▶ _Task statement_:
Lines in the listing below that include the word "command" need to be copied.

▶ _Record excerpts_:
==> src/rtl/mem_arbiter.sv <==
// Single-port RAM arbiter/sequencer between the instruction-fetch port (F)
// and the load/store data port (D). Grants one level-held request, drives
// the RAM for RAM_LAT cycles, captures read data and pulses the winner's ack.
// Macro MEM_ARB_FAIR_EN: round-robin tie-break (default: D has priority).
module mem_arbiter
  import mem_arbiter_pkg::*;
#(
  parameter int RAM_LAT = 1,
  parameter int W       = 32
) (
  input  logic         i_clk,
  input  logic         i_rst,
  input  logic         i_f_req,
  input  logic [W-1:0] i_f_addr,
  output logic         o_f_ack,
  output logic [W-1:0] o_f_rdata,
  input  logic         i_d_req,
  input  logic [1:0]   i_d_op,
  input  logic [W-1:0] i_d_addr,
  input  logic [W-1:0] i_d_wdata,
  output logic         o_d_ack,
  output logic [W-1:0] o_d_rdata,
  output logic [1:0]   o_ram_do,
  output logic [W-1:0] o_ram_addr,
  output logic [W-1:0] o_ram_wdata,
  input  logic [W-1:0] i_ram_rdata,
  output logic         o_busy
);

  localparam int CW = (RAM_LAT > 1) ? $clog2(RAM_LAT) : 1;
  localparam logic [CW-1:0] CNT_LAST = CW'(RAM_LAT - 1);

  logic [1:0]    state;
  logic [CW-1:0] cnt;
  logic          gnt;
  logic          last_gnt;
  logic          f_valid;
  logic          d_valid;
  logic          gnt_valid;
  logic          gnt_sel;

  // A D request without a real command is invisible to arbitration.
  assign f_valid = i_f_req;
  assign d_valid = i_d_req && is_ram_op(i_d_op);

  mem_arb_pick u_pick (
    .f_valid   (f_valid),
    .d_valid   (d_valid),
    .last_gnt  (last_gnt),
    .gnt_valid (gnt_valid),
    .gnt_sel   (gnt_sel)
  );

`ifdef MEM_ARB_FAIR_EN
  // Remember the most recent winner for the round-robin tie-break.
  always_ff @(posedge i_clk) begin
    if (i_rst) begin
      last_gnt <= GNT_F;
    end else if (state == ST_IDLE && gnt_valid) begin
      last_gnt <= gnt_sel;
    end
  end
`else
  assign last_gnt = GNT_F;
`endif

  assign o_busy = (state != ST_IDLE);

  // FSM, latency counter, command latches, acks and read-data capture.
  // o_ram_do doubles as the latched op: it is only non-NONE during ACCESS.
  always_ff @(posedge i_clk) begin
    // NOTE: state elements use non-blocking assignments so every register
    // in the block sees the pre-edge values, independent of statement order.
    if (i_rst) begin
      state       <= ST_IDLE;
      cnt         <= '0;
      gnt         <= GNT_F;
      o_ram_do    <= RAM_NONE;
      o_ram_addr  <= '0;
      o_ram_wdata <= '0;
      o_f_rdata   <= '0;
      o_d_rdata   <= '0;
      o_f_ack     <= 1'b0;
      o_d_ack     <= 1'b0;
    end else begin
      o_f_ack <= 1'b0;
      o_d_ack <= 1'b0;
      case (state)
        ST_IDLE: begin
          if (gnt_valid) begin
            state       <= ST_ACCESS;
            cnt         <= '0;
            gnt         <= gnt_sel;
            o_ram_do    <= (gnt_sel == GNT_D) ? i_d_op : RAM_READ;
            o_ram_addr  <= (gnt_sel == GNT_D) ? i_d_addr : i_f_addr;
            o_ram_wdata <= i_d_wdata;
          end
        end
        ST_ACCESS: begin
          if (cnt == CNT_LAST) begin
            state    <= ST_ACK;
            cnt      <= '0;
            o_ram_do <= RAM_NONE;
            if (gnt == GNT_D) begin
              o_d_ack <= 1'b1;
              if (o_ram_do == RAM_READ) begin
                o_d_rdata <= i_ram_rdata;
              end
            end else begin
              o_f_ack   <= 1'b1;
              o_f_rdata <= i_ram_rdata;
            end
          end else begin
            cnt <= cnt + 1'b1;
          end
        end
        ST_ACK: begin
          state <= ST_IDLE;
        end
        default: begin
          state    <= ST_IDLE;
          o_ram_do <= RAM_NONE;
        end
      endcase
    end
  end

endmodule
File: src/rtl/tmr_err_collector.sv
// Aggregates error-sink lines into sticky flags, a saturating event count, first-source capture and fatal/irq.
// All outputs registered, one cycle after the triggering rising edge; no backpressure, every edge is recorded.
module tmr_err_collector
  import tmr_err_pkg::*;
#(
  parameter  int unsigned N_SRC        = 4,
  parameter  int unsigned CNT_W        = ERR_CNT_W_DEF,
  parameter  int unsigned FATAL_THRESH = ERR_FATAL_THRESH_DEF,
  localparam int unsigned IDX_W        = idx_w(N_SRC)
) (
  input  logic                clk_i,
  input  logic                rst_ni,
  input  logic [N_SRC-1:0]    err_i,
  input  logic                clr_i,
  input  logic [N_SRC-1:0]    clr_mask_i,
  input  logic                clr_all_i,
  input  logic [N_SRC-1:0]    irq_en_i,
  output logic [N_SRC-1:0]    sticky_o,
  output logic [CNT_W-1:0]    err_cnt_o,
  output logic                first_valid_o,
  output logic [IDX_W-1:0]    first_idx_o,
  output logic                fatal_o,
  output logic                irq_o,
  (* tmrx_error_sink *)
  output logic                err_o
);

  logic [N_SRC-1:0] prev_q;
  logic [N_SRC-1:0] events;
  logic [5:0]       pop;
  logic             enc_vld;
  logic [IDX_W-1:0] enc_idx;

  logic [N_SRC-1:0] sticky_n;
  logic [CNT_W-1:0] base_cnt;
  logic [CNT_W-1:0] cnt_n;
  logic             fatal_n;
  logic             first_valid_n;
  logic [IDX_W-1:0] first_idx_n;

  assign events = err_i & ~prev_q;

  always_comb begin
    pop = '0;
    for (int i = 0; i < int'(N_SRC); i++) begin
      pop = pop + {5'b0, events[i]};
    end
  end

  tmr_err_prio_enc #(
    .N (N_SRC)
  ) u_prio_enc (
    .req     (events),
    .hit_vld (enc_vld),
    .hit_idx (enc_idx)
  );

  // clr_all_i wipes the state first, then this cycle's events are applied on top.
  always_comb begin
    sticky_n      = sticky_o;
    base_cnt      = err_cnt_o;
    fatal_n       = fatal_o;
    first_valid_n = first_valid_o;
    first_idx_n   = first_idx_o;
    if (clr_all_i) begin
      sticky_n      = '0;
      base_cnt      = '0;
      fatal_n       = 1'b0;
      first_valid_n = 1'b0;
      first_idx_n   = '0;
    end else if (clr_i) begin
      sticky_n = sticky_o & ~clr_mask_i;
    end
    sticky_n = sticky_n | events;
    cnt_n    = CNT_W'(sat_add(32'(base_cnt), 32'(pop), CNT_W));
    if (cnt_n >= CNT_W'(FATAL_THRESH)) fatal_n = 1'b1;
    if (!first_valid_n && enc_vld) begin
      first_valid_n = 1'b1;
      first_idx_n   = enc_idx;
    end
  end

  always_ff @(posedge clk_i or negedge rst_ni) begin
    if (!rst_ni) begin
      prev_q        <= '0;
      sticky_o      <= '0;
      err_cnt_o     <= '0;
      first_valid_o <= 1'b0;
      first_idx_o   <= '0;
      fatal_o       <= 1'b0;
      irq_o         <= 1'b0;
      err_o         <= 1'b0;
    end else begin
      prev_q        <= err_i;
      sticky_o      <= sticky_n;
      err_cnt_o     <= cnt_n;
      first_valid_o <= first_valid_n;
      first_idx_o   <= first_idx_n;
      fatal_o       <= fatal_n;
      irq_o         <= |(sticky_n & irq_en_i);
      err_o         <= |sticky_n;
    end
  end

endmodule

File: config.mk
export PLATFORM = sky130hd
export DESIGN_NAME = tmr_err_collector
export DESIGN_NICKNAME = d
export VERILOG_FILES = /design/src/rtl/tmr_err_pkg.sv /design/src/rtl/tmr_err_prio_enc.sv /design/src/rtl/tmr_err_collector.sv
export SDC_FILE = /design/constraint.sdc
export NUM_CORES = 1
export LEC_CHECK = 0
export ABC_AREA = 1
export CORE_AREA = 8 8 60 62
export DETAILED_ROUTE_END_ITERATION = 8
export DIE_AREA = 0 0 68 70
export PLACE_DENSITY = 0.75
export SLEW_MARGIN = 40
export SYNTH_ARGS = -nofsm -noshare
export SYNTH_HDL_FRONTEND = slang
export SYNTH_HIERARCHICAL = 1
export SYNTH_SLANG_ARGS = --single-unit
export TNS_END_PERCENT = 10
File: constraint.sdc
create_clock -name clk_i -period 4.5 [get_ports clk_i]
set_clock_uncertainty 0.1 [all_clocks]
set_input_delay 0.45 -clock clk_i [delete_from_list [all_inputs] [get_ports clk_i]]
set_output_delay 0.45 -clock clk_i [all_outputs]
set_load 0.005 [all_outputs]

▶ _Answer for this exercise_:
  // A D request without a real command is invisible to arbitration.
  // FSM, latency counter, command latches, acks and read-data capture.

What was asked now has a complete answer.